The cache tag defined in Python/import.c was hard-coded to "cpython" MAJOR MINOR. For importlib the options are either hard-coding it in the same way, or guessing the implementation in the same way as does platform.python_implementation().

As long as the hard-coded tag is limited to CPython-specific code, it is livable. However, inasmuch as other Python implementations use the importlib code to work with the module cache, a hard-coded tag would become a problem.

Directly using the platform module in this case is a non-starter. Any module used in the importlib bootstrap must be built-in or frozen, neither of which apply to the platform module. This is the point that led to the recent interest in sys.implementation.

Regardless of the outcome for the implementation name used, another problem relates to the version used in the cache tag. That version is likely to be the implementation version rather than the language version. However, the implementation version is not readily identified anywhere in the standard library.

Implementation-Specific Tests

Currently there are a number of implementation-specific tests in the test suite under Lib/test. The test support module (Lib/test/support.py) provides some functionality for dealing with these tests. However, like the platform module, test.support must do some guessing that sys.implementation would render unnecessary.

Jython’s os.name Hack

In Jython, os.name is set to ‘java’ to accommodate special treatment of the java environment in the standard library [14] [15]. Unfortunately it masks the os name that would otherwise go there. sys.implementation would help obviate the need for this special case. Currently Jython sets os._name for the normal os.name value.
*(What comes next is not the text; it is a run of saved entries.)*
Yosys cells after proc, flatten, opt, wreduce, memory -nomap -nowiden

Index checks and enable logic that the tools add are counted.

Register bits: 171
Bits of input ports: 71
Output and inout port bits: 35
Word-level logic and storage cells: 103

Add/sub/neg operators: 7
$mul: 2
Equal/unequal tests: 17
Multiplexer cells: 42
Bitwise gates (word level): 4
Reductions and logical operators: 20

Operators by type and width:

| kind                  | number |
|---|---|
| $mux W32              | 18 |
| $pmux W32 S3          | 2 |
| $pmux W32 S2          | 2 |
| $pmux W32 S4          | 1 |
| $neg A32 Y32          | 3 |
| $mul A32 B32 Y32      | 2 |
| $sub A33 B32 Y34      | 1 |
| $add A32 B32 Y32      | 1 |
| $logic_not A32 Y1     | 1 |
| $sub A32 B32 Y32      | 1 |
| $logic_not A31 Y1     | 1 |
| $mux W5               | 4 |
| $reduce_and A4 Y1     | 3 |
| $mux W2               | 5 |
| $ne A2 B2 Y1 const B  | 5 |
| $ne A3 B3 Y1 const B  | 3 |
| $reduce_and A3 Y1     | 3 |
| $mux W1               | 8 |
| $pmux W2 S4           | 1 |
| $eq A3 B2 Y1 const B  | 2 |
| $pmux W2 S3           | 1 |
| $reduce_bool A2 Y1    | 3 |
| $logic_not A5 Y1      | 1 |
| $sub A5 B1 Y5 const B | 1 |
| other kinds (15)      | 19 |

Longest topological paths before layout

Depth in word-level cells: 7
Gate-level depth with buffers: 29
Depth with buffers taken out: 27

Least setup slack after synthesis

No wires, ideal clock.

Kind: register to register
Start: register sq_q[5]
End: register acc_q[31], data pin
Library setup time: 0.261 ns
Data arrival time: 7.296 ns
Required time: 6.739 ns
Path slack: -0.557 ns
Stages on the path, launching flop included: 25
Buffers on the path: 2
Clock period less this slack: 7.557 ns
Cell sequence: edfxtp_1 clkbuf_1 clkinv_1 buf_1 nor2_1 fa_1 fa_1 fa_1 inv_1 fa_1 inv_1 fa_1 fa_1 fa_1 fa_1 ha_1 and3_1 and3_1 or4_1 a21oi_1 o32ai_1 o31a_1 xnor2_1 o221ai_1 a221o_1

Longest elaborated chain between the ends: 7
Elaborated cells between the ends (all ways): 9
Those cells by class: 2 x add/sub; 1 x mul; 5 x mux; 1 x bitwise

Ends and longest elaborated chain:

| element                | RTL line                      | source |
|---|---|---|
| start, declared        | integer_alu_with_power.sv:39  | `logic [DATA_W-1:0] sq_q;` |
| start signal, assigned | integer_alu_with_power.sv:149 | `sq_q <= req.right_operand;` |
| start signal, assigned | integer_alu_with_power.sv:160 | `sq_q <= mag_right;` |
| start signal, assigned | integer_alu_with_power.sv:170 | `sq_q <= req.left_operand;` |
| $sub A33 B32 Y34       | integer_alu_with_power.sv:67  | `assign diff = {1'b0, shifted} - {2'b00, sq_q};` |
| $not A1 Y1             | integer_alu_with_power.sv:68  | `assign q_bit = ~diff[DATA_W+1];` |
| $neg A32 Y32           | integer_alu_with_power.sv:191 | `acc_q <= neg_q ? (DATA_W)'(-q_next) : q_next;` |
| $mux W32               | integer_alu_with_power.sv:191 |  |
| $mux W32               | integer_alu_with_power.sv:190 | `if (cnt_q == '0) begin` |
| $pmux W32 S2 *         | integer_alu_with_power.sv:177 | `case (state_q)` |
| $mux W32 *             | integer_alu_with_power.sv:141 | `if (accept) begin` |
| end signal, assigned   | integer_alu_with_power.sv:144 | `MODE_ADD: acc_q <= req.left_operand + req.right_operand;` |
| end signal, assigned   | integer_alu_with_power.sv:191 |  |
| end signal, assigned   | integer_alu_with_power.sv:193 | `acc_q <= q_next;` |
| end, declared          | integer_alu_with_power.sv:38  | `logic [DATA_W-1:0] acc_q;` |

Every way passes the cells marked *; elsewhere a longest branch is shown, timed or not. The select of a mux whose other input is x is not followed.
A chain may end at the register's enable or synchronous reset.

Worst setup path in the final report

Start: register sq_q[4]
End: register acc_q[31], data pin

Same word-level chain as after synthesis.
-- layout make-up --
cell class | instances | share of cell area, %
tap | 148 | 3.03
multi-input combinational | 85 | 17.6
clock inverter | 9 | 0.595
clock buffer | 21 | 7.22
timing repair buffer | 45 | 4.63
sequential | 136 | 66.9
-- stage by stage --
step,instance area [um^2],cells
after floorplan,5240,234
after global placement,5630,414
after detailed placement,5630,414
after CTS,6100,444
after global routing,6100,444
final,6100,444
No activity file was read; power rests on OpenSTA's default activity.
===== src/hdl/twtt_update.sv =====
// Slot lookup and replacement logic: probe match and store way choice.
// Depends on twtt_pkg.
module twtt_update
    import twtt_pkg::*;
(
    input  req_t             req,
    input  slot_t            slot,
    input  logic [AGE_W-1:0] generation,
    output res_t             res,
    output logic             wr_en,
    output slot_t            wr_slot
);

    logic [TAG_W-1:0]   tag;
    logic               hit0;
    logic               hit1;
    logic               take_way0;
    logic [AGE_W-1:0]   new_age;
    logic [DEPTH_W:0]   depth_plus;
    entry_t             new_entry;

    assign tag  = req.pos_key[TAG_LSB +: TAG_W];
    assign hit0 = (slot.way0.tag == tag);
    assign hit1 = (slot.way1.tag == tag);

    // depth-preferred slot taken on deeper-or-near depth or an older age
    assign depth_plus = {1'b0, req.depth} + {{DEPTH_W{1'b0}}, 1'b1};
    assign take_way0  = (depth_plus >= {1'b0, slot.way0.depth})
                        || (generation > slot.way0.age);

    // at the age limit, the key's low bit splits the age
    assign new_age = (generation == AGE_LIMIT)
                     ? (generation - {{(AGE_W-1){1'b0}}, req.pos_key[0]})
                     : generation;

    always_comb
    begin
        new_entry.tag   = tag;
        new_entry.move  = req.move;
        new_entry.score = req.score;
        new_entry.depth = req.depth;
        new_entry.bound = req.bound;
        new_entry.age   = take_way0 ? new_age : '0;
    end

    // result and write-back
    always_comb
    begin
        res     = '0;
        wr_en   = 1'b0;
        wr_slot = slot;
        unique case (req.req_type)
            REQ_PROBE:
            begin
                if (hit0)
                begin
                    res.found = 1'b1;
                    res.way   = WAY_DEPTH;
                    res.move  = slot.way0.move;
                    res.score = slot.way0.score;
                    res.depth = slot.way0.depth;
                    res.bound = slot.way0.bound;
                    res.age   = slot.way0.age;
                end
                else if (hit1)
                begin
                    res.found = 1'b1;
                    res.way   = WAY_ALWAYS;
                    res.move  = slot.way1.move;
                    res.score = slot.way1.score;
                    res.depth = slot.way1.depth;
                    res.bound = slot.way1.bound;
                    res.age   = slot.way1.age;
                end
            end
            REQ_STORE:
            begin
                wr_en     = 1'b1;
                res.found = 1'b0;
                res.way   = take_way0 ? WAY_DEPTH : WAY_ALWAYS;
                res.move  = new_entry.move;
                res.score = new_entry.score;
                res.depth = new_entry.depth;
                res.bound = new_entry.bound;
                res.age   = new_entry.age;
                if (take_way0)
                begin
                    wr_slot.way0 = new_entry;
                end
                else
                begin
                    wr_slot.way1 = new_entry;
                end
            end
            default:
            begin
                res = '0;
            end
        endcase
    end

endmodule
The Problem With sys.(version|version_info|hexversion)

Earlier versions of this PEP made the mistake of calling sys.version_info (and friends) the version of the Python language, in contrast to the implementation. However, this is not the case. Instead, it is the version of the CPython implementation. Incidentally, the first two components of sys.version_info (major and minor) also reflect the version of the language definition.

As Barry Warsaw noted, the “semantics of sys.version_info have been sufficiently squishy in the past” [17]. With sys.implementation we have the opportunity to improve this situation by first establishing an explicit location for the version of the implementation.

This PEP makes no other effort to directly clarify the semantics of sys.version_info. Regardless, having an explicit version for the implementation will definitely help to clarify the distinction from the language version.

IronPython

Jeff Hardy responded to a request for feedback [4]. He said, “I’ll probably add it the day after it’s approved” [6]. He also gave useful feedback on both the type of sys.implementation and on the metadata attribute (which has since been removed from the PEP).

Jython

In 2009 Frank Wierzbicki said this (relative to Jython implementing the required attributes) [8]:

Speaking for Jython, so far it looks like something we would adopt
soonish after it was accepted (it looks pretty useful to me).

PyPy

Some of the PyPy developers have responded to a request for feedback [9]. Armin Rigo said the following [10]:

For myself, I can only say that it looks like a good idea, which we
will happily adhere to when we migrate to Python 3.3.

He also expressed support for keeping the required list small. Both Armin and Laura Creighton indicated that an effort to better catalog Python’s implementation would be welcome. Such an effort, for which this PEP is a small start, will be considered separately.

PEP 3139

PEP 3139, from 2008, recommended a clean-up of the sys module in part by extracting implementation-specific variables and functions into a separate module. PEP 421 is less ambitious version of that idea. While PEP 3139 was rejected, its goals are reflected in PEP 421 to a large extent, though with a much lighter approach.

PEP 399

PEP 399 dictates policy regarding the standard library, helping to make it friendlier to alternate implementations. PEP 421 is proposed in that same spirit.